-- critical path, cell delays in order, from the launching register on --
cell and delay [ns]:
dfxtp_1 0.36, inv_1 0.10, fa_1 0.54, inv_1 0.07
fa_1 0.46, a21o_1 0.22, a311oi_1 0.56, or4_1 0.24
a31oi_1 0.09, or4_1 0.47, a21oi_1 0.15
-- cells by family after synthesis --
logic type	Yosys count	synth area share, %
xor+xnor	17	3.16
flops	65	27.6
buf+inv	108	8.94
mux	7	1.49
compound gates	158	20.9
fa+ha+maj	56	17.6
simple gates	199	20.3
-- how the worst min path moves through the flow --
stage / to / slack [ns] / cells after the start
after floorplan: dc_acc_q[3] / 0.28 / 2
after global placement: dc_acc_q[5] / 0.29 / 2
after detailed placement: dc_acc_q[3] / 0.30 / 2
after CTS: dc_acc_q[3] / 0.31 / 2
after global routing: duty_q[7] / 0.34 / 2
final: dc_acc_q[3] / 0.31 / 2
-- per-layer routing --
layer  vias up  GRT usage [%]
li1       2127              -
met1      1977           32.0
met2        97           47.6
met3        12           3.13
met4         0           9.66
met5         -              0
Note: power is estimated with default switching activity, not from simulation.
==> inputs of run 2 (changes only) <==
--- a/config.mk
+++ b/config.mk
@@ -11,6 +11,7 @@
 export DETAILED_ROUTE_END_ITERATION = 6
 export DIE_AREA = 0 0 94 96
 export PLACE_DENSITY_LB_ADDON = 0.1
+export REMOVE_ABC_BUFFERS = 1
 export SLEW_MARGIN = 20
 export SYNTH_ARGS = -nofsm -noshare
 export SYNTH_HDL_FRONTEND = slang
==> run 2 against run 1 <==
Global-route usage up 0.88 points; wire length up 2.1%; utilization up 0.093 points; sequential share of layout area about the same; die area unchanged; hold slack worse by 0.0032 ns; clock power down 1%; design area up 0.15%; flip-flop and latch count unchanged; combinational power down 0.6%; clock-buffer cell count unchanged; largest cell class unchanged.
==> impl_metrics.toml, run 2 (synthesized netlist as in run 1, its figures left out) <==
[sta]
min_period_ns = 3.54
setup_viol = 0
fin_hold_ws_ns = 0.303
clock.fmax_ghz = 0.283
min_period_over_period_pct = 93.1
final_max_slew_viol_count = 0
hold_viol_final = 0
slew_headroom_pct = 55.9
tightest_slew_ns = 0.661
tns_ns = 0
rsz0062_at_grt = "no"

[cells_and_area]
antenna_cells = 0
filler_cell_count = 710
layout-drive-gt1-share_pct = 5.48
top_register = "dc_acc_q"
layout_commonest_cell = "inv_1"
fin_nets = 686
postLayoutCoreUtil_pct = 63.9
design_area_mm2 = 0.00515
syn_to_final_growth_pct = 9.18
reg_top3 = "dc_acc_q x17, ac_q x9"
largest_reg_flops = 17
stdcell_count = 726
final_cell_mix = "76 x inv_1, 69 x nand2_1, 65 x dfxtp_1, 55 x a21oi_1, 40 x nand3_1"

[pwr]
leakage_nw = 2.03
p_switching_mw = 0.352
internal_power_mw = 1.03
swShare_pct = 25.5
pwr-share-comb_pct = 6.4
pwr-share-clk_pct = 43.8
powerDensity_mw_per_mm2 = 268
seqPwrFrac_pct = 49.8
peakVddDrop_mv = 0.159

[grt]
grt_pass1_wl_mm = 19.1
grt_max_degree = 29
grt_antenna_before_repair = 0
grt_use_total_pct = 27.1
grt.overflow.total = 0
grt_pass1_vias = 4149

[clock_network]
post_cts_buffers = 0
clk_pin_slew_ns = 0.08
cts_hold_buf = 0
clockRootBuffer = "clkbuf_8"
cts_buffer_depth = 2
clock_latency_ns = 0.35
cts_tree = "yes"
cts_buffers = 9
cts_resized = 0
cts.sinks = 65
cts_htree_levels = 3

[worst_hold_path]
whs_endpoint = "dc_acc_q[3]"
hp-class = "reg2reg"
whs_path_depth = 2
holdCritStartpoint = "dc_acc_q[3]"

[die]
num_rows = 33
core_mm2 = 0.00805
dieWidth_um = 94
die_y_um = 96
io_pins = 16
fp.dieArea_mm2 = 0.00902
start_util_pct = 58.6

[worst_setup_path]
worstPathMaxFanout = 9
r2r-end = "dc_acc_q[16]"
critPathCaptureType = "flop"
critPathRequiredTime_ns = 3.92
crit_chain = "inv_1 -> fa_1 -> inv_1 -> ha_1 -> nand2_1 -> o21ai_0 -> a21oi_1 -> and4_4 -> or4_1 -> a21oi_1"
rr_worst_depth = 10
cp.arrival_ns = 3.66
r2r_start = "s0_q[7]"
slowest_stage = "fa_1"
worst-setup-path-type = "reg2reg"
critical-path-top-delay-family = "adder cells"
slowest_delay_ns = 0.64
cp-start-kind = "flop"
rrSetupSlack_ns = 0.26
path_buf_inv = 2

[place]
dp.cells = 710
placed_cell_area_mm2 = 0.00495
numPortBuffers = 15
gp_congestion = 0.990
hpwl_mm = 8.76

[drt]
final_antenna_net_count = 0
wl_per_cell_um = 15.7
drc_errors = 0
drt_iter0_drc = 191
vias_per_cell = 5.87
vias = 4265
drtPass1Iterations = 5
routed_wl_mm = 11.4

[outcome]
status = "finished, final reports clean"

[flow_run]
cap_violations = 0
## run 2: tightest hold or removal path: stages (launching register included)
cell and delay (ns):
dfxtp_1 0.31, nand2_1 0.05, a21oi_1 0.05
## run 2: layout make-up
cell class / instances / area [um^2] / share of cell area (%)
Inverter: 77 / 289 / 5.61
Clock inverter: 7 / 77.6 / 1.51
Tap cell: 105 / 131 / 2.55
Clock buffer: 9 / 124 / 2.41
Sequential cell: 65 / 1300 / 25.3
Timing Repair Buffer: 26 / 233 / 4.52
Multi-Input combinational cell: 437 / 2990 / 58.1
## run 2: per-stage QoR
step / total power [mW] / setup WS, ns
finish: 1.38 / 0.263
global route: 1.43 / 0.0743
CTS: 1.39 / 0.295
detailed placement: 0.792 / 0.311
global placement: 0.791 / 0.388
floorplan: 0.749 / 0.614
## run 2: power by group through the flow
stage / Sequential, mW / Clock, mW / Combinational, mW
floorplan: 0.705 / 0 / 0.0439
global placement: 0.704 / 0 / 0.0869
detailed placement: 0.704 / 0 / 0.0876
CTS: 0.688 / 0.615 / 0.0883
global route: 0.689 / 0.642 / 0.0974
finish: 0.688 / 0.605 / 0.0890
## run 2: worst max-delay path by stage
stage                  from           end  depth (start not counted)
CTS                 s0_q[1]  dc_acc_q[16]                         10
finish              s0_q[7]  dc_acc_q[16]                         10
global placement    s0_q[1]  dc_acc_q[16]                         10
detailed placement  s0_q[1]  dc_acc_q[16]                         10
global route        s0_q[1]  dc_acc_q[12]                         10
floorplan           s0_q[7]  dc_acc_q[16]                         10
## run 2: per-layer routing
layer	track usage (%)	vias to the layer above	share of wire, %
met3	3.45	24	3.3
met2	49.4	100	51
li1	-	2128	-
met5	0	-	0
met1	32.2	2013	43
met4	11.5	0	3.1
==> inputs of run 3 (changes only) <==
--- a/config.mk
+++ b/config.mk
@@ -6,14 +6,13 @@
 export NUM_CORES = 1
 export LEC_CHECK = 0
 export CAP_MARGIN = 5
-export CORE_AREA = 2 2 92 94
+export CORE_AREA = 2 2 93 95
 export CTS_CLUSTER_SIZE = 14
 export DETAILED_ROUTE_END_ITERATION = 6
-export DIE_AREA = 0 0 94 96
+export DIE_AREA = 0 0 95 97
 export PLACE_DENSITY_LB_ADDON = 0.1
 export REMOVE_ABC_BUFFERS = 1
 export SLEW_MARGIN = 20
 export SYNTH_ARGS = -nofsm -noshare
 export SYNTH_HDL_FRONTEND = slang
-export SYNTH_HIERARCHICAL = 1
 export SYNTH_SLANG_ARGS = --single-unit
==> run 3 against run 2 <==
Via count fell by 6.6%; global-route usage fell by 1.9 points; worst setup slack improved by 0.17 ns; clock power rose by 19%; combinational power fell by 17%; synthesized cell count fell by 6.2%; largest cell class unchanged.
####################
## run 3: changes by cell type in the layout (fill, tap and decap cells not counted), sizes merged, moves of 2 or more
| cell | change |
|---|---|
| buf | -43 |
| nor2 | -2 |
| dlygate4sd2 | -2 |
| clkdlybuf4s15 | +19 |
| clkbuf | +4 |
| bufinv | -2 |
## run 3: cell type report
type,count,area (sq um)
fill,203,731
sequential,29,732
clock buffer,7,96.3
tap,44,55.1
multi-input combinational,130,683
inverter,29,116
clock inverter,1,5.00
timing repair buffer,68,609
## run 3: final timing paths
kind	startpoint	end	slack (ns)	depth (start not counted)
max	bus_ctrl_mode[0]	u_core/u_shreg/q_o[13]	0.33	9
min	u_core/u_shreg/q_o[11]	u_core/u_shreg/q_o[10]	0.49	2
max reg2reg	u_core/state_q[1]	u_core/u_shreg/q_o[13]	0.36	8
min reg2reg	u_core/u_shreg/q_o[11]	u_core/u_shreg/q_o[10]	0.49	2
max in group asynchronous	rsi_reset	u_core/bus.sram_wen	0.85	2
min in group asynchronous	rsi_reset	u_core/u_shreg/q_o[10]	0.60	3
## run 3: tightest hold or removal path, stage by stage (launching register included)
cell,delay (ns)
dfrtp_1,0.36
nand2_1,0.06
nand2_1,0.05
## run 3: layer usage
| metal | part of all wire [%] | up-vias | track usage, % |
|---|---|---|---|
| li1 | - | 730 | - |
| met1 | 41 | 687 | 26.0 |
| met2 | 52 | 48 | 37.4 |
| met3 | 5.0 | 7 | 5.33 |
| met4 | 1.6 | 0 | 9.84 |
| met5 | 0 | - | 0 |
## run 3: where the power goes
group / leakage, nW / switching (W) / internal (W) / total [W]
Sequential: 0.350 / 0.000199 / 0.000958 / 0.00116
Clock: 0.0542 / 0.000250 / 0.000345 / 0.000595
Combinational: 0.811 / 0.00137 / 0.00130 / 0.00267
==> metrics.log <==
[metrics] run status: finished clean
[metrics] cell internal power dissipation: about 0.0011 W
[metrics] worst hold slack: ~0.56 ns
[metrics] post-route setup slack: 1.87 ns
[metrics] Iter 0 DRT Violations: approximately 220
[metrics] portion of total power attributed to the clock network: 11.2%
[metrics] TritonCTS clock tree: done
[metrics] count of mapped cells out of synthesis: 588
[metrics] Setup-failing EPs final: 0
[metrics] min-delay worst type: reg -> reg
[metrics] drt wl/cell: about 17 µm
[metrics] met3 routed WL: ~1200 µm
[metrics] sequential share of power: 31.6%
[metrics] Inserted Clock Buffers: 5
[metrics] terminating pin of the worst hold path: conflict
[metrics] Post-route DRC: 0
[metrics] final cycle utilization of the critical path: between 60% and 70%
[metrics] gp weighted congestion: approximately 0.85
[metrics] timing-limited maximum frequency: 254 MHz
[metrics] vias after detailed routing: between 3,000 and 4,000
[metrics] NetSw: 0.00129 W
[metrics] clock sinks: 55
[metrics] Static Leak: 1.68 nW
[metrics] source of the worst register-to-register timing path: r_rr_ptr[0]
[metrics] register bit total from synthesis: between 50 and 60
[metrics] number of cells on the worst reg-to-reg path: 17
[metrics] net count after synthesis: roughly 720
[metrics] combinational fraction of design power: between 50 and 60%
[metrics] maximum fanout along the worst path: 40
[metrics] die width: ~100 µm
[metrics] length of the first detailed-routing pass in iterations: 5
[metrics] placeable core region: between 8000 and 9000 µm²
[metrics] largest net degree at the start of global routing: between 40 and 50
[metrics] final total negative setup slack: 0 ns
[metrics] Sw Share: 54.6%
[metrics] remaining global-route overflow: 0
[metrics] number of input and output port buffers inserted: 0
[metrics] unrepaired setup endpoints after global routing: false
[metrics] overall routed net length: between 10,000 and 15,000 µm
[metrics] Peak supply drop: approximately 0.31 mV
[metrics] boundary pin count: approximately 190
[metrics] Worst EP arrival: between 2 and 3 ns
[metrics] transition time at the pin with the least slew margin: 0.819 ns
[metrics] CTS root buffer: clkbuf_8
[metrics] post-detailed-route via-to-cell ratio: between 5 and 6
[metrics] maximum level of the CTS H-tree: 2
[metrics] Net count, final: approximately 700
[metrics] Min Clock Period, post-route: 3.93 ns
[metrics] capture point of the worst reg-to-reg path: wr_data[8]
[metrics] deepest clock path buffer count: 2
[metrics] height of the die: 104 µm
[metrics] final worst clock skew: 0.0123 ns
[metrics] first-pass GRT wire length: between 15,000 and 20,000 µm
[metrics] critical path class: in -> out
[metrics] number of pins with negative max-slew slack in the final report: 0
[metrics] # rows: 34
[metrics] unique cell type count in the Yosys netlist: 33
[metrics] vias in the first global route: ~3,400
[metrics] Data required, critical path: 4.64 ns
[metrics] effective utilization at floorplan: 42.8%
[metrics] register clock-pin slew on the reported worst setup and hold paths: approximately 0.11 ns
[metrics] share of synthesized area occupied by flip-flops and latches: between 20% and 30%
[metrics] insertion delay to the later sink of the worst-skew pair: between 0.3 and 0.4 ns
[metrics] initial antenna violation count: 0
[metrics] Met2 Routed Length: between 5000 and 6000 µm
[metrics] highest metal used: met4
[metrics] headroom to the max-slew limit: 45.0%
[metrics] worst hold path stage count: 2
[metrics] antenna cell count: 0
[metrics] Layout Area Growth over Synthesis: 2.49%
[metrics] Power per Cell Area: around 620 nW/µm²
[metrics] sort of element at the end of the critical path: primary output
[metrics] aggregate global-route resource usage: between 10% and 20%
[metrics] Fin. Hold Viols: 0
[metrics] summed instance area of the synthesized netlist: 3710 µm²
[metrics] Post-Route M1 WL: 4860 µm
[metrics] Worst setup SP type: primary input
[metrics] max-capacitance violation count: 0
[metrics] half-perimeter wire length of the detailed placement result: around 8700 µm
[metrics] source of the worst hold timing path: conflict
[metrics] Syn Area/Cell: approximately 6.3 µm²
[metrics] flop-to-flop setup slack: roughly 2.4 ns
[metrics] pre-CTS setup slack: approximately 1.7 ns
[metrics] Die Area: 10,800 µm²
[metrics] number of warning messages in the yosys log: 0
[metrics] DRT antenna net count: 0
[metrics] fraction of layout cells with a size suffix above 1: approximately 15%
####################
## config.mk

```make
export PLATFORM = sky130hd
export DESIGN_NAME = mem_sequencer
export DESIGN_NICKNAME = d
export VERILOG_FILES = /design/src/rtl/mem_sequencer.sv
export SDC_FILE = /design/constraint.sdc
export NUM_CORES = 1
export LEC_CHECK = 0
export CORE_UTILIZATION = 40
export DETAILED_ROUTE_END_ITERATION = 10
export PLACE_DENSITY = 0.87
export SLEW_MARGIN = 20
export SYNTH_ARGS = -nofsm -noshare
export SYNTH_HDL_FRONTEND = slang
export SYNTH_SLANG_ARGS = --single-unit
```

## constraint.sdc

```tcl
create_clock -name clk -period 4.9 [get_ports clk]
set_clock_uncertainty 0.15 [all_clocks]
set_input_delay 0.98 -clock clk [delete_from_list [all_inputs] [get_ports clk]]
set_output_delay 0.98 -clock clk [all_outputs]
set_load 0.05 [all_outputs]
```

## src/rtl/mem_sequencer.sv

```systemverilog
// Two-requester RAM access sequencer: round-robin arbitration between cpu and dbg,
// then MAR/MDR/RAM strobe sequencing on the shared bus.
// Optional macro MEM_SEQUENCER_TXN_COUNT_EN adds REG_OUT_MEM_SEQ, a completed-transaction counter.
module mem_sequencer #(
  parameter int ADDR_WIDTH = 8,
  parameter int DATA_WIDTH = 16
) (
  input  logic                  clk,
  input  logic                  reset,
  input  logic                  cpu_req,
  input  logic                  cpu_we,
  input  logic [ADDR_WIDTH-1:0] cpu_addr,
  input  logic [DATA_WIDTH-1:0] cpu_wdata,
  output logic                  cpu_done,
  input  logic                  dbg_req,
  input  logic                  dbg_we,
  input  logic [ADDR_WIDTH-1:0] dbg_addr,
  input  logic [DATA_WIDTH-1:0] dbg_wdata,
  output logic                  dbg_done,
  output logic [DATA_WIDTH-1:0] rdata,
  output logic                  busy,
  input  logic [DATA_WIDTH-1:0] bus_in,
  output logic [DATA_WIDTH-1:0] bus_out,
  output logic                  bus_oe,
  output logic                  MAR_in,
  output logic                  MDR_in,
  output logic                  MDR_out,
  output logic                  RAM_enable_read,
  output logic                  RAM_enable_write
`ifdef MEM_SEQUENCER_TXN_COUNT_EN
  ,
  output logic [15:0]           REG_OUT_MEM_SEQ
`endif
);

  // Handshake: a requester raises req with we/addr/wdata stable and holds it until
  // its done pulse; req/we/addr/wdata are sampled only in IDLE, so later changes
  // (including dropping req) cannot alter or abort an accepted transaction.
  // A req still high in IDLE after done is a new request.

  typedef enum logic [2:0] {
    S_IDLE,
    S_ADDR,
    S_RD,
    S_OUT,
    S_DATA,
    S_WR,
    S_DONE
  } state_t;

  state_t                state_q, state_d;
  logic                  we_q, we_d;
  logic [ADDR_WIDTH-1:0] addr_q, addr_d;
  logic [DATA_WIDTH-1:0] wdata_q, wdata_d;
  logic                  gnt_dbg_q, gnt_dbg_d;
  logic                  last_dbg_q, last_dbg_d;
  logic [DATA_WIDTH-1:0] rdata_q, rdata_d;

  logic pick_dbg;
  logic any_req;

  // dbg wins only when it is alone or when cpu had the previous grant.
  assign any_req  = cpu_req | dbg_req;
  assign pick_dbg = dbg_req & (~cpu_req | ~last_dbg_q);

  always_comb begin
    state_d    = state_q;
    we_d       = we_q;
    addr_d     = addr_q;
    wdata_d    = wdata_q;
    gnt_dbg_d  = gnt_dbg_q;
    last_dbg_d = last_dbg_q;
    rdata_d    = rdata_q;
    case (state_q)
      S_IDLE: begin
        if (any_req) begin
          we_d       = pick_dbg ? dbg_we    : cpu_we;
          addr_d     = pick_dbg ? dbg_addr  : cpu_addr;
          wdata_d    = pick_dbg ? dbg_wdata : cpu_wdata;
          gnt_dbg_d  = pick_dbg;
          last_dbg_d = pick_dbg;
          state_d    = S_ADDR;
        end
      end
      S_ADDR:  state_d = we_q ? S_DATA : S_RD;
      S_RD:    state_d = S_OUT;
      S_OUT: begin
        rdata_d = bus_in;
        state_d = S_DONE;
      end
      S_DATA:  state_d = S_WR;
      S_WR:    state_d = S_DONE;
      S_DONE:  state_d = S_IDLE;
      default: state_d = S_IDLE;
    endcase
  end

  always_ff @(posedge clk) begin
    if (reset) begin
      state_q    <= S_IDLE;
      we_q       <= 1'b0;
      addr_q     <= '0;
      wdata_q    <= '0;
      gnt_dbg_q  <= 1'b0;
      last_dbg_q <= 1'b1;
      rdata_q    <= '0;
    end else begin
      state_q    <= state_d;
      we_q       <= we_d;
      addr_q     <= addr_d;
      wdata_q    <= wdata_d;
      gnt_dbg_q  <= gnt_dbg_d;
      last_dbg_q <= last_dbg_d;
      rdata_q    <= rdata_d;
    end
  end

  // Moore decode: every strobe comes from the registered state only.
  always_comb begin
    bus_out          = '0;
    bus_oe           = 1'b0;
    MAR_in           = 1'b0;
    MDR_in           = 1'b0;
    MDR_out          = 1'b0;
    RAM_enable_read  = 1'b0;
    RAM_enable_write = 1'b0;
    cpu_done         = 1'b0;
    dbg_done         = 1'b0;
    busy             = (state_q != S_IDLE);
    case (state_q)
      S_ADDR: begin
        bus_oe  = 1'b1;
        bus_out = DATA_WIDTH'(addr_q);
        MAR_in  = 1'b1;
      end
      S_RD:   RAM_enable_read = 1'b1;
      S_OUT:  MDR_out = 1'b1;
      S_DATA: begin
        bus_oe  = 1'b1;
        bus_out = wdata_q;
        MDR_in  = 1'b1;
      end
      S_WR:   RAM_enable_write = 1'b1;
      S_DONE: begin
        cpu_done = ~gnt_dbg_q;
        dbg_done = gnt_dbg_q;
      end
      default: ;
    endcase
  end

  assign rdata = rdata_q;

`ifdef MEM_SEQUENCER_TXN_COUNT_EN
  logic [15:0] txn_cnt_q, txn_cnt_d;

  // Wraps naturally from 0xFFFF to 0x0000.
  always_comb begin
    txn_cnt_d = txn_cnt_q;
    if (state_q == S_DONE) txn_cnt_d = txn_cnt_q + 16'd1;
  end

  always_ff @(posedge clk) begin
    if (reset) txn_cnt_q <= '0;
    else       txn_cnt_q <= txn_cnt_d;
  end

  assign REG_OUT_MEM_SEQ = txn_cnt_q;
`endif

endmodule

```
####################
*WHAT YOU ARE ASKED TO DO*. Your answer should be only a number: how many lines in the records hold the word "skew".

*RESULT BELOW*. 2